** Work request **
Please retype each record exactly as it stands below.

(Saved entries)

--- config.mk ---
export PLATFORM = sky130hd
export DESIGN_NAME = lowest_free_id_allocator
export DESIGN_NICKNAME = d
export VERILOG_FILES = /design/src/rtl/core/lfa_pkg.sv /design/src/rtl/core/lfa_ctrl.sv /design/src/rtl/core/lfa_dpath.sv /design/src/rtl/core/lowest_free_id_allocator.sv
export SDC_FILE = /design/constraint.sdc
export NUM_CORES = 1
export LEC_CHECK = 0
export CORE_AREA = 2 2 167 169
export CTS_BUF_LIST = sky130_fd_sc_hd__clkbuf_4 sky130_fd_sc_hd__clkbuf_8
export CTS_CLUSTER_SIZE = 30
export DETAILED_ROUTE_END_ITERATION = 7
export DIE_AREA = 0 0 169 171
export DONT_BUFFER_PORTS = 1
export GPL_TIMING_DRIVEN = 0
export MAX_ROUTING_LAYER = met4
export PLACE_DENSITY = 0.85
export SYNTH_ARGS = -nofsm -noshare
export SYNTH_HDL_FRONTEND = slang
export SYNTH_SLANG_ARGS = --single-unit
--- constraint.sdc ---
create_clock -name clk_i -period 9.1 [get_ports clk_i]
set_input_delay 1.82 -clock clk_i [delete_from_list [all_inputs] [get_ports clk_i]]
set_output_delay 1.82 -clock clk_i [all_outputs]
set_load 0.005 [all_outputs]
--- src/rtl/core/lfa_pkg.sv ---
// Shared types, codes and constants of the lowest-free id allocator.
package lfa_pkg;

  // Default highest id that the store holds
  localparam int unsigned MAX_ID_DEF = 255;

  // Bitmap word width and id widths
  localparam int unsigned WORD_W = 32;
  localparam int unsigned OFS_W  = $clog2(WORD_W);
  localparam int unsigned ID_W   = 9;
  localparam int unsigned CFG_W  = 8;

  // APB data and address widths
  localparam int unsigned APB_DW = 32;
  localparam int unsigned APB_AW = 3;

  // Register indexes
  localparam logic REG_RANGE_LOW  = 1'b0;
  localparam logic REG_RANGE_HIGH = 1'b1;

  // Register reset values
  localparam logic [CFG_W-1:0] RANGE_LOW_RST  = 8'd1;
  localparam logic [CFG_W-1:0] RANGE_HIGH_RST = 8'd255;

  // Action codes
  typedef enum logic [1:0] {
    ACT_TAKE    = 2'd0,
    ACT_RELEASE = 2'd1,
    ACT_QUERY   = 2'd2
  } action_e;

  // Input transaction payload
  typedef struct packed {
    logic [1:0]       action;
    logic [CFG_W-1:0] id_in;
  } in_t;

  // Result transaction payload
  typedef struct packed {
    logic [ID_W-1:0] granted_id;
    logic            ok;
  } out_t;

  // Controller to datapath commands
  typedef struct packed {
    logic load;
    logic advance;
    logic commit;
  } dp_cmd_t;

  // Datapath to controller status
  typedef struct packed {
    logic is_take;
    logic hit;
    logic last;
  } dp_status_t;

endpackage

--- src/rtl/core/lfa_ctrl.sv ---
// Controller: sequences one transaction at a time and owns the result valid.
module lfa_ctrl (
  input  logic                clk_i,
  input  logic                rst_ni,
  input  logic                in_valid_i,
  output logic                in_ready_o,
  output logic                out_valid_o,
  input  logic                out_ready_i,
  input  lfa_pkg::dp_status_t status_i,
  output lfa_pkg::dp_cmd_t    cmd_o
);

  localparam logic ST_IDLE = 1'b0;
  localparam logic ST_OP   = 1'b1;

  logic state_q, state_d;
  logic out_valid_q, out_valid_d;
  logic slot_free;
  logic done;

  assign in_ready_o  = (state_q == ST_IDLE);
  assign out_valid_o = out_valid_q;

  // Result slot can take a new value if empty or draining this cycle
  assign slot_free = !out_valid_q || out_ready_i;

  // Release, query and unused codes finish at once; a take finishes on a hit or the last word
  assign done = !status_i.is_take || status_i.hit || status_i.last;

  always_comb begin
    cmd_o.load    = in_valid_i && in_ready_o;
    cmd_o.commit  = (state_q == ST_OP) && done && slot_free;
    cmd_o.advance = (state_q == ST_OP) && status_i.is_take && !status_i.hit &&
                    !status_i.last;
  end

  // Next state
  always_comb begin
    state_d = state_q;
    case (state_q)
      ST_IDLE: begin
        if (cmd_o.load) state_d = ST_OP;
      end
      ST_OP: begin
        if (cmd_o.commit) state_d = ST_IDLE;
      end
      default: state_d = ST_IDLE;
    endcase
  end

  // Result valid
  always_comb begin
    if (cmd_o.commit) begin
      out_valid_d = 1'b1;
    end else if (out_ready_i) begin
      out_valid_d = 1'b0;
    end else begin
      out_valid_d = out_valid_q;
    end
  end

  always_ff @(posedge clk_i or negedge rst_ni) begin
    if (!rst_ni) begin
      state_q     <= ST_IDLE;
      out_valid_q <= 1'b0;
    end else begin
      state_q     <= state_d;
      out_valid_q <= out_valid_d;
    end
  end

endmodule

** Result of the task **
--- config.mk ---
export PLATFORM = sky130hd
export DESIGN_NAME = lowest_free_id_allocator
export DESIGN_NICKNAME = d
export VERILOG_FILES = /design/src/rtl/core/lfa_pkg.sv /design/src/rtl/core/lfa_ctrl.sv /design/src/rtl/core/lfa_dpath.sv /design/src/rtl/core/lowest_free_id_allocator.sv
export SDC_FILE = /design/constraint.sdc
export NUM_CORES = 1
export LEC_CHECK = 0
export CORE_AREA = 2 2 167 169
export CTS_BUF_LIST = sky130_fd_sc_hd__clkbuf_4 sky130_fd_sc_hd__clkbuf_8
export CTS_CLUSTER_SIZE = 30
export DETAILED_ROUTE_END_ITERATION = 7
export DIE_AREA = 0 0 169 171
export DONT_BUFFER_PORTS = 1
export GPL_TIMING_DRIVEN = 0
export MAX_ROUTING_LAYER = met4
export PLACE_DENSITY = 0.85
export SYNTH_ARGS = -nofsm -noshare
export SYNTH_HDL_FRONTEND = slang
export SYNTH_SLANG_ARGS = --single-unit
--- constraint.sdc ---
create_clock -name clk_i -period 9.1 [get_ports clk_i]
set_input_delay 1.82 -clock clk_i [delete_from_list [all_inputs] [get_ports clk_i]]
set_output_delay 1.82 -clock clk_i [all_outputs]
set_load 0.005 [all_outputs]
--- src/rtl/core/lfa_pkg.sv ---
// Shared types, codes and constants of the lowest-free id allocator.
package lfa_pkg;

  // Default highest id that the store holds
  localparam int unsigned MAX_ID_DEF = 255;

  // Bitmap word width and id widths
  localparam int unsigned WORD_W = 32;
  localparam int unsigned OFS_W  = $clog2(WORD_W);
  localparam int unsigned ID_W   = 9;
  localparam int unsigned CFG_W  = 8;

  // APB data and address widths
  localparam int unsigned APB_DW = 32;
  localparam int unsigned APB_AW = 3;

  // Register indexes
  localparam logic REG_RANGE_LOW  = 1'b0;
  localparam logic REG_RANGE_HIGH = 1'b1;

  // Register reset values
  localparam logic [CFG_W-1:0] RANGE_LOW_RST  = 8'd1;
  localparam logic [CFG_W-1:0] RANGE_HIGH_RST = 8'd255;

  // Action codes
  typedef enum logic [1:0] {
    ACT_TAKE    = 2'd0,
    ACT_RELEASE = 2'd1,
    ACT_QUERY   = 2'd2
  } action_e;

  // Input transaction payload
  typedef struct packed {
    logic [1:0]       action;
    logic [CFG_W-1:0] id_in;
  } in_t;

  // Result transaction payload
  typedef struct packed {
    logic [ID_W-1:0] granted_id;
    logic            ok;
  } out_t;

  // Controller to datapath commands
  typedef struct packed {
    logic load;
    logic advance;
    logic commit;
  } dp_cmd_t;

  // Datapath to controller status
  typedef struct packed {
    logic is_take;
    logic hit;
    logic last;
  } dp_status_t;

endpackage

--- src/rtl/core/lfa_ctrl.sv ---
// Controller: sequences one transaction at a time and owns the result valid.
module lfa_ctrl (
  input  logic                clk_i,
  input  logic                rst_ni,
  input  logic                in_valid_i,
  output logic                in_ready_o,
  output logic                out_valid_o,
  input  logic                out_ready_i,
  input  lfa_pkg::dp_status_t status_i,
  output lfa_pkg::dp_cmd_t    cmd_o
);

  localparam logic ST_IDLE = 1'b0;
  localparam logic ST_OP   = 1'b1;

  logic state_q, state_d;
  logic out_valid_q, out_valid_d;
  logic slot_free;
  logic done;

  assign in_ready_o  = (state_q == ST_IDLE);
  assign out_valid_o = out_valid_q;

  // Result slot can take a new value if empty or draining this cycle
  assign slot_free = !out_valid_q || out_ready_i;

  // Release, query and unused codes finish at once; a take finishes on a hit or the last word
  assign done = !status_i.is_take || status_i.hit || status_i.last;

  always_comb begin
    cmd_o.load    = in_valid_i && in_ready_o;
    cmd_o.commit  = (state_q == ST_OP) && done && slot_free;
    cmd_o.advance = (state_q == ST_OP) && status_i.is_take && !status_i.hit &&
                    !status_i.last;
  end

  // Next state
  always_comb begin
    state_d = state_q;
    case (state_q)
      ST_IDLE: begin
        if (cmd_o.load) state_d = ST_OP;
      end
      ST_OP: begin
        if (cmd_o.commit) state_d = ST_IDLE;
      end
      default: state_d = ST_IDLE;
    endcase
  end

  // Result valid
  always_comb begin
    if (cmd_o.commit) begin
      out_valid_d = 1'b1;
    end else if (out_ready_i) begin
      out_valid_d = 1'b0;
    end else begin
      out_valid_d = out_valid_q;
    end
  end

  always_ff @(posedge clk_i or negedge rst_ni) begin
    if (!rst_ni) begin
      state_q     <= ST_IDLE;
      out_valid_q <= 1'b0;
    end else begin
      state_q     <= state_d;
      out_valid_q <= out_valid_d;
    end
  end

endmodule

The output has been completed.